▶ [WHAT YOU HAVE TO DO]: Among the entries that follow, some lines contain the word "endpoints". Show all of them.
════════
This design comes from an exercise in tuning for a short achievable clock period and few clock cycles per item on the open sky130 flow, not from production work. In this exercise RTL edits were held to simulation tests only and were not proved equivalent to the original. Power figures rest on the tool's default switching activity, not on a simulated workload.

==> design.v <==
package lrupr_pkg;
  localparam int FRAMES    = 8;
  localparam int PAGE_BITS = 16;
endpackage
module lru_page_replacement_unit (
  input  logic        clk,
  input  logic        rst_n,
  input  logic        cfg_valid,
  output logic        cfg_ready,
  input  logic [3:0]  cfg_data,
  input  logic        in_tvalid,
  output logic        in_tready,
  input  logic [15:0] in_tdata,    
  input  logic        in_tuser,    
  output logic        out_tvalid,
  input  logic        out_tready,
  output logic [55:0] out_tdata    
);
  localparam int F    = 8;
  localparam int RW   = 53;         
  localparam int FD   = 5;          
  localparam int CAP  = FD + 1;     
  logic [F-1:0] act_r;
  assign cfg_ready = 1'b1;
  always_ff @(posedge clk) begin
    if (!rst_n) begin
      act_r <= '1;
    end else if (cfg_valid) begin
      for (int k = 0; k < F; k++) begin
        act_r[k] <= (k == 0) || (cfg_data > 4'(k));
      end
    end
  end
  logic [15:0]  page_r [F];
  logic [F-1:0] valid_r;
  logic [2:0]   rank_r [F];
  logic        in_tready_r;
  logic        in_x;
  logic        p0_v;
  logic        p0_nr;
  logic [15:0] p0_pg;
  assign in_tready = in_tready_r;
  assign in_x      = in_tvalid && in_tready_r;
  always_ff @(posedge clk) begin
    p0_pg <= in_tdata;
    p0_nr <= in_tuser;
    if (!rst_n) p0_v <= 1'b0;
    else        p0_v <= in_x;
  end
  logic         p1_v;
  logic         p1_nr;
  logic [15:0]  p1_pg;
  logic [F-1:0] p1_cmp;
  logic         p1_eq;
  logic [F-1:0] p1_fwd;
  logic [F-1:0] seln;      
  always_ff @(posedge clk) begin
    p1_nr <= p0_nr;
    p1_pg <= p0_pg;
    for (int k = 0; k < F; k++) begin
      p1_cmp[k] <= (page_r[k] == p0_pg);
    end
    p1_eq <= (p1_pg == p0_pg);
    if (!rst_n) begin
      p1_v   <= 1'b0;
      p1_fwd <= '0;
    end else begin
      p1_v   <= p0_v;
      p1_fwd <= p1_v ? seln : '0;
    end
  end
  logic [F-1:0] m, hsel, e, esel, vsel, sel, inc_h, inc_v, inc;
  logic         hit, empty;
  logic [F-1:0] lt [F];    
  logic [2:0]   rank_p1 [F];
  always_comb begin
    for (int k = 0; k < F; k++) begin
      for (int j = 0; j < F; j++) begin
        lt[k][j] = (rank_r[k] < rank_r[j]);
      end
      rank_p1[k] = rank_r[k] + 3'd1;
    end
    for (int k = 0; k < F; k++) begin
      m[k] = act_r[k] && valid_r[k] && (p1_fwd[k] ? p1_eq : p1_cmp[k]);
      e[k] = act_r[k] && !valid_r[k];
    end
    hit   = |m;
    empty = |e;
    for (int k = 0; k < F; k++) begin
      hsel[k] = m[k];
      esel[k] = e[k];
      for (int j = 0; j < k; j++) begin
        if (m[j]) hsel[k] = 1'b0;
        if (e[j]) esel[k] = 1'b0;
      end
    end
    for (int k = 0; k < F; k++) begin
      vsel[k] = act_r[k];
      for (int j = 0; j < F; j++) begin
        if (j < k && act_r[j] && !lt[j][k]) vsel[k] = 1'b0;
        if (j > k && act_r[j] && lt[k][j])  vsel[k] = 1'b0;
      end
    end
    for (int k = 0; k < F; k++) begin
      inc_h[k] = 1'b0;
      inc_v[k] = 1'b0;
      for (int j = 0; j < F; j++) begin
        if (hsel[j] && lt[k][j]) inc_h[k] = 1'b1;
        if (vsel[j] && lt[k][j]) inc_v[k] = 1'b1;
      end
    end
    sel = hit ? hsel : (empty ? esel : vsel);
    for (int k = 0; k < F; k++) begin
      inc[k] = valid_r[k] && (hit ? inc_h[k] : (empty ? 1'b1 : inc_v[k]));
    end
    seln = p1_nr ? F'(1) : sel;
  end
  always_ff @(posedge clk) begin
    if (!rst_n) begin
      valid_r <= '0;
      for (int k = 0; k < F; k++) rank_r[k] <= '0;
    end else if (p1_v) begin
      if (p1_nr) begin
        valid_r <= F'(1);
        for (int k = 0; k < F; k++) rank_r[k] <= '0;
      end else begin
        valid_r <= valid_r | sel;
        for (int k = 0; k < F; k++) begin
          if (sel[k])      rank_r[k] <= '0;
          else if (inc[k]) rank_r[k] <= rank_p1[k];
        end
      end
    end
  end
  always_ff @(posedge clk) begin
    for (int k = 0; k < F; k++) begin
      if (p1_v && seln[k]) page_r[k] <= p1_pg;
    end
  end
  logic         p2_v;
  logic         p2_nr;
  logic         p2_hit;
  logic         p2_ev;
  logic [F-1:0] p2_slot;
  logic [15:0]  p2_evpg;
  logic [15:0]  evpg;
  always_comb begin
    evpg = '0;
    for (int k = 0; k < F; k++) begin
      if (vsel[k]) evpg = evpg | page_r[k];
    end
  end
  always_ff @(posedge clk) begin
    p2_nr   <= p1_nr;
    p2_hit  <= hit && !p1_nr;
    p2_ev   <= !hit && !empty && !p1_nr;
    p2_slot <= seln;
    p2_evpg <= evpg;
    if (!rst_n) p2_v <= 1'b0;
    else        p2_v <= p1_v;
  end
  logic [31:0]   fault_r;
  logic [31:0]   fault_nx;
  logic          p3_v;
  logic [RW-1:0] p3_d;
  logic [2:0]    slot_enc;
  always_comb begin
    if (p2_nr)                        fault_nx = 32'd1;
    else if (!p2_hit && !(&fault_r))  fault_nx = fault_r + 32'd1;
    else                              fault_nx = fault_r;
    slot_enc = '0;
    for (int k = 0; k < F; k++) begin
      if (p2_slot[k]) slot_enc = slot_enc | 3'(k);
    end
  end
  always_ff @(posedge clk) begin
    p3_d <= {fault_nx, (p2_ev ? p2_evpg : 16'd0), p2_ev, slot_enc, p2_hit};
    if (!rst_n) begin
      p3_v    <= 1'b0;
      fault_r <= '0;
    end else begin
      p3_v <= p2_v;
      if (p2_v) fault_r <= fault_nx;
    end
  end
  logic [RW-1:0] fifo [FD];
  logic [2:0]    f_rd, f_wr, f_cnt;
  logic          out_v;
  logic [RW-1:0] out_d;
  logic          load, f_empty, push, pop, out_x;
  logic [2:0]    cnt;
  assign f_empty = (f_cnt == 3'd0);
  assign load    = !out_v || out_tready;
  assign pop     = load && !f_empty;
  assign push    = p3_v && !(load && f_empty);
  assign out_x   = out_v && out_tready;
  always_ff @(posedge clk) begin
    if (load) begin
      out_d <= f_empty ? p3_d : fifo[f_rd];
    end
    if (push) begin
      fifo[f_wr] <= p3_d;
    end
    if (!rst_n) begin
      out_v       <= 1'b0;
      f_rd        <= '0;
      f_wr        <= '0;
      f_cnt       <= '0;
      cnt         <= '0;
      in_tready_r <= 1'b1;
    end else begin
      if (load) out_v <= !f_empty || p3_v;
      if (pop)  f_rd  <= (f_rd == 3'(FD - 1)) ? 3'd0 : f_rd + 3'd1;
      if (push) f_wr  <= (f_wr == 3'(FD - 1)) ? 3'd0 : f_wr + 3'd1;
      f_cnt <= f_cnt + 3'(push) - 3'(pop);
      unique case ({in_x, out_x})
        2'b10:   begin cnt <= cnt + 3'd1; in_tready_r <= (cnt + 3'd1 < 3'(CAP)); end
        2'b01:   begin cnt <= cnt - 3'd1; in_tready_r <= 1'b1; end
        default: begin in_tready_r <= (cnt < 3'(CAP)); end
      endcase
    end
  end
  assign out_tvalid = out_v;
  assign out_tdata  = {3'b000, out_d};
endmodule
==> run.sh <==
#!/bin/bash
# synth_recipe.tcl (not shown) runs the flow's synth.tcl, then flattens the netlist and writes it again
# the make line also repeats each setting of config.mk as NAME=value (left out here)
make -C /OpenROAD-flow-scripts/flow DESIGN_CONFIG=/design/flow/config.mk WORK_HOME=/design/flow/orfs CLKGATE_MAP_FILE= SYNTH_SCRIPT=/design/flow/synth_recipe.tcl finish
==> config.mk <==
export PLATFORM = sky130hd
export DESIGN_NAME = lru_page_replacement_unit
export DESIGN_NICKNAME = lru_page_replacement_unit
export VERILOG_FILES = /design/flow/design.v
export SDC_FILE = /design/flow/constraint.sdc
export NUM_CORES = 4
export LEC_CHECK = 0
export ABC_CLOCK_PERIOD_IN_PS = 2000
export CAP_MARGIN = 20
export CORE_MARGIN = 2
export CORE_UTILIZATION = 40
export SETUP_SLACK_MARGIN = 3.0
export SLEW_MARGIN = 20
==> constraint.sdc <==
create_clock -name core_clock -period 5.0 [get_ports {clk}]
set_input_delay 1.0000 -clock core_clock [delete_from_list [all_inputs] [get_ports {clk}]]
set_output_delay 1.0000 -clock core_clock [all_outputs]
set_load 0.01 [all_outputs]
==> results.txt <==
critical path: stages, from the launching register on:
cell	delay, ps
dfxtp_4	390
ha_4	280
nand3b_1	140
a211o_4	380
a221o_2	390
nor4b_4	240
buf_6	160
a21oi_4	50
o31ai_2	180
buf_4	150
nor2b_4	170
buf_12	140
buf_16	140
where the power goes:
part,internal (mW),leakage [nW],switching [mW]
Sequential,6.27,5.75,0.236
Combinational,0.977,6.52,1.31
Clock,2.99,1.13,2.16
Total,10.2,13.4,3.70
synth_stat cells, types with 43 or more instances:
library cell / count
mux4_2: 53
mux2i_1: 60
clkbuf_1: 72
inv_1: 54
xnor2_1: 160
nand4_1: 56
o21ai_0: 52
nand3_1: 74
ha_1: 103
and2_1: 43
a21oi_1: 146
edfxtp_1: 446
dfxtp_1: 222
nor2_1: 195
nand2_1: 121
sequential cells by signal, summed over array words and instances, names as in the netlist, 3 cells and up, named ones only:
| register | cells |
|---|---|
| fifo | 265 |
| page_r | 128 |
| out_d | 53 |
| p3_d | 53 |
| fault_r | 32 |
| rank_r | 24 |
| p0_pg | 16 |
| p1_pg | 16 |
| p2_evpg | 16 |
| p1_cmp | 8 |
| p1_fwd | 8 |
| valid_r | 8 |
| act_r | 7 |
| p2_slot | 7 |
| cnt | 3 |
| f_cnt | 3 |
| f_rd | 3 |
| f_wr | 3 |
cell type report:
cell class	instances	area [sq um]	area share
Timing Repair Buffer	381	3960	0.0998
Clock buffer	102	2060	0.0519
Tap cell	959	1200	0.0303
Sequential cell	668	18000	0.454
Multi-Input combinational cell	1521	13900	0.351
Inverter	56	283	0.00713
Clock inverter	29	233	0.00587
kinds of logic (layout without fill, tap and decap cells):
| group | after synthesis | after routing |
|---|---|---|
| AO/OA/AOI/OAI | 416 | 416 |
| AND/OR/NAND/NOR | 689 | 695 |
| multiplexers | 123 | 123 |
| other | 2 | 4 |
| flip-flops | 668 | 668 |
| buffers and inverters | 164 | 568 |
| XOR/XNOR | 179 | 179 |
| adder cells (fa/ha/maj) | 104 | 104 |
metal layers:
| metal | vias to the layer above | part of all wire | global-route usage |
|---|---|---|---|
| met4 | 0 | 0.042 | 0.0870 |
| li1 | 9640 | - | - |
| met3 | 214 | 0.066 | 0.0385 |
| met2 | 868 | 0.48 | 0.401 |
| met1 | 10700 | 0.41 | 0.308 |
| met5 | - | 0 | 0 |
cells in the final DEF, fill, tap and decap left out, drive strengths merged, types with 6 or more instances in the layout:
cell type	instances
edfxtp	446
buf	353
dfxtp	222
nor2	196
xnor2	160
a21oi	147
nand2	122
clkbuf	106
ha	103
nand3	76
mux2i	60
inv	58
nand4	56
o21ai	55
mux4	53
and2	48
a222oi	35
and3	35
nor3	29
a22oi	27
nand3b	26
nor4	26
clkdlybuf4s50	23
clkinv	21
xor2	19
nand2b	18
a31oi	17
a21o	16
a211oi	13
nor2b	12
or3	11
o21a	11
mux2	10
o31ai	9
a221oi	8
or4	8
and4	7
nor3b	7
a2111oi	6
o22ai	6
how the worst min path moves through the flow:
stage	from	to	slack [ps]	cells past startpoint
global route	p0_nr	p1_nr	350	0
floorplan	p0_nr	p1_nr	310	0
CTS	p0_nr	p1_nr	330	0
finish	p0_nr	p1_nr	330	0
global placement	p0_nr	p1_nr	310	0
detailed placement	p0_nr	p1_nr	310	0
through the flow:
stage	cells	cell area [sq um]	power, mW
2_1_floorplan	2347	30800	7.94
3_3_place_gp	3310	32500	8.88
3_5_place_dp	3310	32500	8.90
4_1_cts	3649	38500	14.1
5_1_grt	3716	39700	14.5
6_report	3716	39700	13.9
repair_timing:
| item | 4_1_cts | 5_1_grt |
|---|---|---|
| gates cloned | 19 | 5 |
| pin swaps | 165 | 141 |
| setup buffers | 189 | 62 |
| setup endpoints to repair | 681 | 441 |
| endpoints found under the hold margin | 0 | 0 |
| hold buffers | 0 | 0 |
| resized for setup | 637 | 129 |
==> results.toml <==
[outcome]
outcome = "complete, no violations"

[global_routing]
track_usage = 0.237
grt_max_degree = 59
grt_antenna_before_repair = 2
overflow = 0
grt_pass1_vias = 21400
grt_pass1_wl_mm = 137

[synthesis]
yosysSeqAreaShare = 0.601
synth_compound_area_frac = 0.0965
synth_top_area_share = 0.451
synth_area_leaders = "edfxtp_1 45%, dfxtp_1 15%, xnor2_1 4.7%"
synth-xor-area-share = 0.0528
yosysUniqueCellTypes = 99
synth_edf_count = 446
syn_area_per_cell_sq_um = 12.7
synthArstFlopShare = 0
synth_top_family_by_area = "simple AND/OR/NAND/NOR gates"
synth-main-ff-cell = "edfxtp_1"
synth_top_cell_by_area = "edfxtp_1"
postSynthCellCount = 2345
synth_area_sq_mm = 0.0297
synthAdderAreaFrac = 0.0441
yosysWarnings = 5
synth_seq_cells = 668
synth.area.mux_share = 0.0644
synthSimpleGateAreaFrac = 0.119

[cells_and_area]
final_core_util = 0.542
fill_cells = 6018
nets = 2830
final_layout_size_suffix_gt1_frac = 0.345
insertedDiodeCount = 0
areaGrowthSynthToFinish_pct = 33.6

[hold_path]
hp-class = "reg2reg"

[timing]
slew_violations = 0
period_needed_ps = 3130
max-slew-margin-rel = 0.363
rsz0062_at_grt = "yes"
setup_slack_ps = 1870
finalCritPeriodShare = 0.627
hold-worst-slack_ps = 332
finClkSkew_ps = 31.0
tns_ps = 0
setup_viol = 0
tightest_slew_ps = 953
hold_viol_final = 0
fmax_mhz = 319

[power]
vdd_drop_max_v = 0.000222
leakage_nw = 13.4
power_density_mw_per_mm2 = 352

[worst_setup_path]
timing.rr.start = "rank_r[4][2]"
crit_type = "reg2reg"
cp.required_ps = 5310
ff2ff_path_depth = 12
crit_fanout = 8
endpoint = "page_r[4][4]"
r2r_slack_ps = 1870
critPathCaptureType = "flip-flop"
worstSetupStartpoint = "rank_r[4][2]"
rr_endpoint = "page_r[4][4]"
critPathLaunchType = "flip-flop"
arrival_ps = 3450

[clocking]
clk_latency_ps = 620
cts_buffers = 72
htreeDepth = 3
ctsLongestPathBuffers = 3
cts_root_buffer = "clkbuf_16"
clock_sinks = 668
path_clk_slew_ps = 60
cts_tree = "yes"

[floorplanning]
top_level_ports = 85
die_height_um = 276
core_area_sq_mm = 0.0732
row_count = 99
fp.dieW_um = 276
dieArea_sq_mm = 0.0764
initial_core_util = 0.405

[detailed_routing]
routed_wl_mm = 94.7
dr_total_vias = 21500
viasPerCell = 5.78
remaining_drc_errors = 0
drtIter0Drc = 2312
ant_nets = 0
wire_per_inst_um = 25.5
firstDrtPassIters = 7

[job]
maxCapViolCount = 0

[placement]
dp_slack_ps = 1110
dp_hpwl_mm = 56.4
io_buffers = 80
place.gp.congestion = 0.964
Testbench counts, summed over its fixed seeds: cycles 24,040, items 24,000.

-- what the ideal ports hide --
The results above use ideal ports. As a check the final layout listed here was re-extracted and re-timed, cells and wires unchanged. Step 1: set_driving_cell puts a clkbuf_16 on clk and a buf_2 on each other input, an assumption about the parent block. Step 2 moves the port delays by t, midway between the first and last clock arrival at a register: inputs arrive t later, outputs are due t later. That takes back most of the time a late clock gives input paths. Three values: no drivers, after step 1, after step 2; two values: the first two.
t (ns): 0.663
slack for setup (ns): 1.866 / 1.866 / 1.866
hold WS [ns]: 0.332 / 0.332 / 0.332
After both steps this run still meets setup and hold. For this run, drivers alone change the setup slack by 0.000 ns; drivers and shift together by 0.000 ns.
════════
▶ [EXERCISE ANSWER]:
| setup endpoints to repair | 681 | 441 |
| endpoints found under the hold margin | 0 | 0 |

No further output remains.